** Input data **
★ ★ ★ ★ ★ ★ ★
`config.mk`:
```
export PLATFORM = sky130hd
export DESIGN_NAME = ucesel_top
export DESIGN_NICKNAME = d
export VERILOG_FILES = /design/src/ucesel_pkg.sv /design/src/ucesel_popcnt.sv /design/src/ucesel_accum.sv /design/src/ucesel_top.sv
export SDC_FILE = /design/constraint.sdc
export NUM_CORES = 1
export LEC_CHECK = 0
export BUFFER_PORTS_ARGS = -buffer_cell sky130_fd_sc_hd__buf_2
export CAP_MARGIN = 10
export CORE_ASPECT_RATIO = 1.5
export CORE_MARGIN = 3
export CORE_UTILIZATION = 49
export CTS_BUF_LIST = sky130_fd_sc_hd__clkbuf_4
export DETAILED_ROUTE_END_ITERATION = 12
export PLACE_DENSITY_LB_ADDON = 0.25
export SYNTH_ARGS = -nofsm -noshare
export SYNTH_HDL_FRONTEND = slang
export SYNTH_SLANG_ARGS = --single-unit
export TNS_END_PERCENT = 50
```
`constraint.sdc`:
```
create_clock -name clk_sys_i -period 3.1 [get_ports clk_sys_i]
set_input_delay 0.155 -clock clk_sys_i [delete_from_list [all_inputs] [get_ports clk_sys_i]]
set_output_delay 0.155 -clock clk_sys_i [all_outputs]
set_load 0.01 [all_outputs]
```
`src/ucesel_pkg.sv`:
```
// Package: event codes, unit masks and counter constants for the uncore event selector
package ucesel_pkg;
  localparam int EVT_W = 8;
  localparam int UMASK_W = 8;
  localparam int CNT_W_DEF = 48;
  localparam int INC_W = 3;

  // Event numbers
  localparam logic [7:0] EVT_LINE_ALLOC = 8'h0a;
  localparam logic [7:0] EVT_LINE_VICTIM = 8'h0b;
  localparam logic [7:0] EVT_HOME_REQ = 8'h20;
  localparam logic [7:0] EVT_TRK_FULL = 8'h21;
  localparam logic [7:0] EVT_TRK_BUSY = 8'h22;

  // Unit masks, line allocation
  localparam logic [7:0] UM_ALLOC_M = 8'h01;
  localparam logic [7:0] UM_ALLOC_E = 8'h02;
  localparam logic [7:0] UM_ALLOC_S = 8'h04;
  localparam logic [7:0] UM_ALLOC_F = 8'h08;
  localparam logic [7:0] UM_ALLOC_ANY = 8'h0f;

  // Unit masks, line victimisation
  localparam logic [7:0] UM_VICT_M = 8'h01;
  localparam logic [7:0] UM_VICT_E = 8'h02;
  localparam logic [7:0] UM_VICT_S = 8'h04;
  localparam logic [7:0] UM_VICT_I = 8'h08;
  localparam logic [7:0] UM_VICT_F = 8'h10;
  localparam logic [7:0] UM_VICT_ANY = 8'h1f;

  // Unit masks, home agent requests
  localparam logic [7:0] UM_REQ_IO_RD = 8'h01;
  localparam logic [7:0] UM_REQ_IO_WR = 8'h02;
  localparam logic [7:0] UM_REQ_REM_RD = 8'h04;
  localparam logic [7:0] UM_REQ_REM_WR = 8'h08;
  localparam logic [7:0] UM_REQ_LOC_RD = 8'h10;
  localparam logic [7:0] UM_REQ_LOC_WR = 8'h20;

  // Unit masks, tracker selection
  localparam logic [7:0] UM_TRK_IO = 8'h01;
  localparam logic [7:0] UM_TRK_REM = 8'h02;
  localparam logic [7:0] UM_TRK_LOC = 8'h04;

  localparam logic [47:0] CNT_RESET = 48'h0;

  typedef enum logic [1:0] {
    UCESEL_IDLE = 2'b00,
    UCESEL_RUN = 2'b01
  } ucesel_state_t;
endpackage

```
`src/ucesel_popcnt.sv`:
```
// Population count of a small pulse vector
`timescale 1ns/1ps
`default_nettype none
module ucesel_popcnt #(
  parameter int N = 4,
  parameter int W = 3
) (
  input wire logic [N-1:0] bits_i,  // Event pulses
  output logic [W-1:0] count_o      // Number of set bits
);
  always_comb begin
    count_o = '0;
    for (int k = 0; k < N; k++) begin
      count_o = count_o + W'(bits_i[k]);
    end
  end
endmodule
`default_nettype wire

```
`src/ucesel_accum.sv`:
```
// Counter accumulator with clear
`timescale 1ns/1ps
`default_nettype none
module ucesel_accum #(
  parameter int CNT_W = 48,
  parameter int INC_W = 3
) (
  input wire logic clk_sys_i,            // Uncore clock
  input wire logic reset_i,              // Sync reset, active high
  input wire logic clear_i,              // Zero the count
  input wire logic enable_i,             // Counting allowed
  input wire logic [INC_W-1:0] inc_i,    // Amount to add this cycle
  output logic [CNT_W-1:0] count_o,      // Running count
  output logic wrap_o                    // Pulse when count wraps
);
  import ucesel_pkg::*;
  logic [CNT_W-1:0] count_reg;
  logic [CNT_W:0] sum;
  logic wrap_reg;

  assign sum = {1'b0, count_reg} + {{(CNT_W + 1 - INC_W){1'b0}}, inc_i};

  always_ff @(posedge clk_sys_i) begin
    if (reset_i || clear_i) begin
      count_reg <= CNT_RESET[CNT_W-1:0];
      wrap_reg <= 1'b0;
    end else begin
      count_reg <= enable_i ? sum[CNT_W-1:0] : count_reg;
      wrap_reg <= enable_i & sum[CNT_W];
    end
  end

  assign count_o = count_reg;
  assign wrap_o = wrap_reg;
endmodule
`default_nettype wire

```
`src/ucesel_top.sv`:
```
// Uncore cache and home agent event selector and counter
`timescale 1ns/1ps
`default_nettype none
module ucesel_top #(
  parameter int CNT_W = ucesel_pkg::CNT_W_DEF
) (
  input wire logic clk_sys_i,                          // Uncore clock, 100 MHz
  input wire logic reset_i,                            // Sync reset, active high
  input wire logic enable_i,                           // Counting enabled
  input wire logic clear_i,                            // Zero the counter
  input wire logic [ucesel_pkg::EVT_W-1:0] event_sel_i,   // Event number
  input wire logic [ucesel_pkg::UMASK_W-1:0] umask_sel_i, // Unit mask
  input wire logic alloc_m_i,                          // Line allocated modified
  input wire logic alloc_e_i,                          // Line allocated exclusive
  input wire logic alloc_s_i,                          // Line allocated shared
  input wire logic alloc_f_i,                          // Line allocated forward
  input wire logic victim_m_i,                         // Modified line victimised
  input wire logic victim_e_i,                         // Exclusive line victimised
  input wire logic victim_s_i,                         // Shared line victimised
  input wire logic victim_i_i,                         // Invalid line victimised
  input wire logic victim_f_i,                         // Forward line victimised
  input wire logic req_io_hub_rd_i,                    // Home read from io hub
  input wire logic req_io_hub_wr_i,                    // Home write from io hub
  input wire logic req_remote_rd_i,                    // Home read from remote socket
  input wire logic req_remote_wr_i,                    // Home write from remote socket
  input wire logic req_local_rd_i,                     // Home read from local socket
  input wire logic req_local_wr_i,                     // Home write from local socket
  input wire logic trk_io_hub_full_i,                  // io hub tracker all full
  input wire logic trk_remote_full_i,                  // Remote tracker all full
  input wire logic trk_local_full_i,                   // Local tracker all full
  input wire logic trk_io_hub_busy_i,                  // io hub tracker busy
  input wire logic trk_remote_busy_i,                  // Remote tracker busy
  input wire logic trk_local_busy_i,                   // Local tracker busy
  output logic [CNT_W-1:0] count_o,                    // Event count
  output logic wrap_o,                                 // Counter wrapped, one cycle
  output logic sel_valid_o,                            // Selection is a listed one
  output logic running_o                               // Counting active
);
  import ucesel_pkg::*;

  ucesel_state_t state_reg;
  ucesel_state_t state_next;

  // Event group decode
  wire is_alloc = (event_sel_i == EVT_LINE_ALLOC);
  wire is_victim = (event_sel_i == EVT_LINE_VICTIM);
  wire is_req = (event_sel_i == EVT_HOME_REQ);
  wire is_full = (event_sel_i == EVT_TRK_FULL);
  wire is_busy = (event_sel_i == EVT_TRK_BUSY);

  wire sel_alloc_m = is_alloc && (umask_sel_i == UM_ALLOC_M);
  wire sel_alloc_e = is_alloc && (umask_sel_i == UM_ALLOC_E);
  wire sel_alloc_s = is_alloc && (umask_sel_i == UM_ALLOC_S);
  wire sel_alloc_f = is_alloc && (umask_sel_i == UM_ALLOC_F);
  wire sel_alloc_any = is_alloc && (umask_sel_i == UM_ALLOC_ANY);

  wire sel_vict_m = is_victim && (umask_sel_i == UM_VICT_M);
  wire sel_vict_e = is_victim && (umask_sel_i == UM_VICT_E);
  wire sel_vict_s = is_victim && (umask_sel_i == UM_VICT_S);
  wire sel_vict_i = is_victim && (umask_sel_i == UM_VICT_I);
  wire sel_vict_f = is_victim && (umask_sel_i == UM_VICT_F);
  wire sel_vict_any = is_victim && (umask_sel_i == UM_VICT_ANY);

  wire sel_req_io_rd = is_req && (umask_sel_i == UM_REQ_IO_RD);
  wire sel_req_io_wr = is_req && (umask_sel_i == UM_REQ_IO_WR);
  wire sel_req_rem_rd = is_req && (umask_sel_i == UM_REQ_REM_RD);
  wire sel_req_rem_wr = is_req && (umask_sel_i == UM_REQ_REM_WR);
  wire sel_req_loc_rd = is_req && (umask_sel_i == UM_REQ_LOC_RD);
  wire sel_req_loc_wr = is_req && (umask_sel_i == UM_REQ_LOC_WR);

  wire sel_full_io = is_full && (umask_sel_i == UM_TRK_IO);
  wire sel_full_rem = is_full && (umask_sel_i == UM_TRK_REM);
  wire sel_full_loc = is_full && (umask_sel_i == UM_TRK_LOC);
  wire sel_busy_io = is_busy && (umask_sel_i == UM_TRK_IO);
  wire sel_busy_rem = is_busy && (umask_sel_i == UM_TRK_REM);
  wire sel_busy_loc = is_busy && (umask_sel_i == UM_TRK_LOC);

  wire listed = sel_alloc_m | sel_alloc_e | sel_alloc_s | sel_alloc_f | sel_alloc_any
              | sel_vict_m | sel_vict_e | sel_vict_s | sel_vict_i | sel_vict_f | sel_vict_any
              | sel_req_io_rd | sel_req_io_wr | sel_req_rem_rd | sel_req_rem_wr
              | sel_req_loc_rd | sel_req_loc_wr
              | sel_full_io | sel_full_rem | sel_full_loc
              | sel_busy_io | sel_busy_rem | sel_busy_loc;

  // Qualified pulses: the any-state masks may see several events per cycle
  wire [3:0] alloc_q = {
    alloc_f_i & (sel_alloc_f | sel_alloc_any),
    alloc_s_i & (sel_alloc_s | sel_alloc_any),
    alloc_e_i & (sel_alloc_e | sel_alloc_any),
    alloc_m_i & (sel_alloc_m | sel_alloc_any)
  };
  wire [4:0] vict_q = {
    victim_f_i & (sel_vict_f | sel_vict_any),
    victim_i_i & (sel_vict_i | sel_vict_any),
    victim_s_i & (sel_vict_s | sel_vict_any),
    victim_e_i & (sel_vict_e | sel_vict_any),
    victim_m_i & (sel_vict_m | sel_vict_any)
  };
  wire single_q = (req_io_hub_rd_i & sel_req_io_rd) | (req_io_hub_wr_i & sel_req_io_wr)
                | (req_remote_rd_i & sel_req_rem_rd) | (req_remote_wr_i & sel_req_rem_wr)
                | (req_local_rd_i & sel_req_loc_rd) | (req_local_wr_i & sel_req_loc_wr)
                | (trk_io_hub_full_i & sel_full_io) | (trk_remote_full_i & sel_full_rem)
                | (trk_local_full_i & sel_full_loc)
                | (trk_io_hub_busy_i & sel_busy_io) | (trk_remote_busy_i & sel_busy_rem)
                | (trk_local_busy_i & sel_busy_loc);

  logic [INC_W-1:0] alloc_cnt;
  logic [INC_W-1:0] vict_cnt;

  ucesel_popcnt #(.N(4), .W(INC_W)) u_alloc_pop (
    .bits_i(alloc_q),
    .count_o(alloc_cnt)
  );

  ucesel_popcnt #(.N(5), .W(INC_W)) u_vict_pop (
    .bits_i(vict_q),
    .count_o(vict_cnt)
  );

  wire [INC_W-1:0] inc_amt = alloc_cnt | vict_cnt | {{(INC_W - 1){1'b0}}, single_q};

  // Run while enabled and not being cleared
  always_comb begin
    case (state_reg)
      UCESEL_IDLE: state_next = (enable_i && !clear_i) ? UCESEL_RUN : UCESEL_IDLE;
      UCESEL_RUN: state_next = (enable_i && !clear_i) ? UCESEL_RUN : UCESEL_IDLE;
      default: state_next = UCESEL_IDLE;
    endcase
  end

  always_ff @(posedge clk_sys_i) begin
    if (reset_i) begin
      state_reg <= UCESEL_IDLE;
    end else begin
      state_reg <= state_next;
    end
  end

  // Inputs registered once so the count is a clean flop path
  logic [INC_W-1:0] inc_reg;
  logic inc_en_reg;
  logic sel_valid_reg;

  always_ff @(posedge clk_sys_i) begin
    if (reset_i) begin
      inc_reg <= '0;
      inc_en_reg <= 1'b0;
      sel_valid_reg <= 1'b0;
    end else begin
      inc_reg <= listed ? inc_amt : '0;
      inc_en_reg <= enable_i && !clear_i;
      sel_valid_reg <= listed;
    end
  end

  ucesel_accum #(.CNT_W(CNT_W), .INC_W(INC_W)) u_accum (
    .clk_sys_i(clk_sys_i),
    .reset_i(reset_i),
    .clear_i(clear_i),
    .enable_i(inc_en_reg),
    .inc_i(inc_reg),
    .count_o(count_o),
    .wrap_o(wrap_o)
  );

  assign sel_valid_o = sel_valid_reg;
  assign running_o = (state_reg == UCESEL_RUN);
endmodule
`default_nettype wire

```
==> flow_metrics.py <==
metrics = {
    "status": {
        "status": "completed",
    },
    "timing": {
        "min_period_over_period_pct": 91.48,
        "tightest_slew_ps": 913.3,
        "finalSetupTns_ps": 0,
        "slew_violations": 0,
        "min_period_ps": 2836,
        "hold_viol": 0,
        "setup_viol": 0,
        "max_slew_margin_pct": 39.11,
        "fmax_mhz": 352.6,
        "hold_ws_ps": 53.46,
        "clock_skew_ps": 22.33,
        "rsz0062_at_grt": "false",
    },
    "clock_network": {
        "cts_tree": "done",
        "root_buffer": "clkbuf_4",
        "cts_buffers": 5,
        "path_clk_slew_ps": 160,
        "htreeDepth": 2,
        "cts_sinks": 54,
        "cts_max_path_buffers": 2,
        "worstSkewPairLatency_ps": 370,
        "post_cts_buffers": 0,
        "post_cts_resized": 0,
    },
    "yosys": {
        "syn_nets": 451,
        "synthTopCellsByArea": "dfxtp_1 (34%), xnor2_1 (8.2%), nor2_1 (6.0%)",
        "synth_cells": 399,
        "yosysTopAreaCell": "dfxtp_1",
        "netlist_area_sq_um": 3192,
        "async_reset_ff_share_pct": 0,
        "synth-warning-count": 0,
        "synth_ff_type": "dfxtp_1",
        "synth_top_area_share_pct": 33.87,
        "ys_seq_area_share_pct": 33.87,
        "avgSynthCellArea_sq_um": 8.000,
        "synth_edf_count": 0,
        "synth_cell_types": 54,
        "synth_seq_cells": 54,
    },
    "layout": {
        "layout_common_cells": "buf_2 (91), dfxtp_1 (54), nor2_1 (51)",
        "syn_to_final_growth_pct": 20.50,
        "final_common_cell": "buf_2",
        "finalCoreUtilization_pct": 61.85,
        "drive_above_1_share_pct": 25.41,
        "nets": 543,
        "largest_reg_flops": 48,
        "finalInstanceArea_sq_um": 3846,
    },
    "grt": {
        "grt_pass1_vias": 2932,
        "grt_max_degree": 49,
        "overflow": 0,
        "grt_pass1_wl_mm": 12.94,
        "antenna_found_initial": 1,
        "grt_usage_pct": 20.86,
    },
    "critical_path": {
        "cp.arrival_ps": 3090,
        "startpoint_type": "primary input",
        "endpoint_kind": "flop",
        "cp_max_fo": 3,
        "required_ps": 3360,
        "criticalPathCategory": "primary input to flop",
        "rr_startpoint": "u_accum.count_o[0]$_SDFFE_PP0P_",
        "startpoint": "umask_sel_i[5]",
    },
    "floorplan": {
        "core_sq_um": 6218,
        "start_util_pct": 51.33,
        "design.die.area_sq_um": 7538,
        "ioPinCount": 92,
        "die_w_um": 71.90,
        "rows": 35,
        "die_h_um": 104.8,
    },
    "pwr": {
        "p_leak_nw": 1.522,
        "powerDensity_nw_per_um2": 310.0,
        "p_total_mw": 1.192,
        "ir_worst_vdd_v": 0.0001605,
    },
    "drt": {
        "drt_first_pass_iters": 4,
        "drt_iter0_markers": 180,
        "postRouteAntennaNets": 0,
        "vias": 3150,
        "routed_wl_mm": 7.866,
        "drcViolationCount": 0,
        "wl_per_cell_um": 13.87,
        "viasPerCell": 5.556,
    },
    "flow_run": {
        "maxCapViolCount": 0,
    },
    "place": {
        "gp_congestion": 0.9823,
        "port_buffers": 91,
        "place_area_sq_um": 3751,
        "dp_hpwl_mm": 6.063,
    },
    "worst_hold_path": {
        "hp-start": "clear_i",
        "hp-class": "primary input to flop",
    },
}
[cells by family (layout without fill, tap and decap cells)]
kind of cell    count (synthesis)  count (layout)  share of synthesized area, %
simple gates                  196             196                         32.93
mux                             3               3                        0.9800
compound gates                 49              49                         9.958
other cells                     0               1                             0
flops                          54              54                         33.87
fa+ha+maj                      11              11                         5.253
buf+inv                        45             138                         5.762
xor+xnor                       41              41                         11.25
[metrics by stage]
stage,setup WS (ps),instances
CTS,278.8,566
detailed placement,-104.5,557
global route,175.7,567
global placement,-27.46,557
floorplan,103.7,399
finish,264.3,567
[critical path, stage by stage]
cell      delay (ps)
buf_2            100
or4_1            560
or2_0            280
o21ai_0          180
and3_1           190
ha_1             250
fa_1             490
ha_1             300
inv_1             50
o311ai_0         120
o41a_1           430
[Yosys cell counts, types with 3 or more instances]
cell type / instances
a21boi_0: 3
a21oi_1: 14
a31oi_1: 3
and2_1: 7
and3_1: 9
and4_1: 7
clkbuf_1: 18
dfxtp_1: 54
fa_1: 4
ha_1: 7
inv_1: 24
nand2_1: 28
nand3_1: 16
nand4_1: 8
nor2_1: 51
nor2b_1: 9
nor3_1: 12
nor4_1: 19
o21ai_0: 13
or2_2: 3
or3_1: 9
xnor2_1: 30
xor2_1: 11
[final cells by class]
class,count,area [sq um]
multi-input cells,300,1927
repair buffers,106,570.5
well taps,74,92.59
clock buffers,6,45.04
clock inverters,2,37.54
fillers,563,2372
inverters,24,90.09
diodes,1,2.502
flip-flops and latches,54,1081
[power by group]
part	internal (mW)	switching (mW)
combinational	0.0422	0.0510
sequential	0.695	0.00171
clock	0.179	0.223
[path summary, 6_finish.rpt]
| kind | slack (ps) | end | cells after the start |
|---|---|---|---|
| worst max-delay path | 260 | inc_reg[0]$_SDFF_PP0_ | 11 |
| worst max register to register | 570 | u_accum.count_o[44]$_SDFFE_PP0P_ | 8 |
| worst min register to register | 500 | u_accum.wrap_o$_SDFF_PP0_ | 2 |
| worst min-delay path | 50 | u_accum.wrap_o$_SDFF_PP0_ | 4 |
[layer usage]
layer	up-vias	part of all wire [%]	GRT usage, %
met5	-	0	0
met4	0	3.6	11.56
met3	18	6.3	3.369
met2	114	50	35.92
met1	1448	40	23.86
li1	1570	-	-
[repair_timing]
action                     4_1_cts  5_1_grt
hold endpoints to repair         1        0
setup endpoints to repair        0        0
hold buffers                     1        0
Note: power is estimated with default switching activity, not from simulation.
★ ★ ★ ★ ★ ★ ★
** Task to carry out **
Return each line from the entries above that includes "active".

** Expected answer **
  input wire logic reset_i,              // Sync reset, active high
  input wire logic reset_i,                            // Sync reset, active high
  output logic running_o                               // Counting active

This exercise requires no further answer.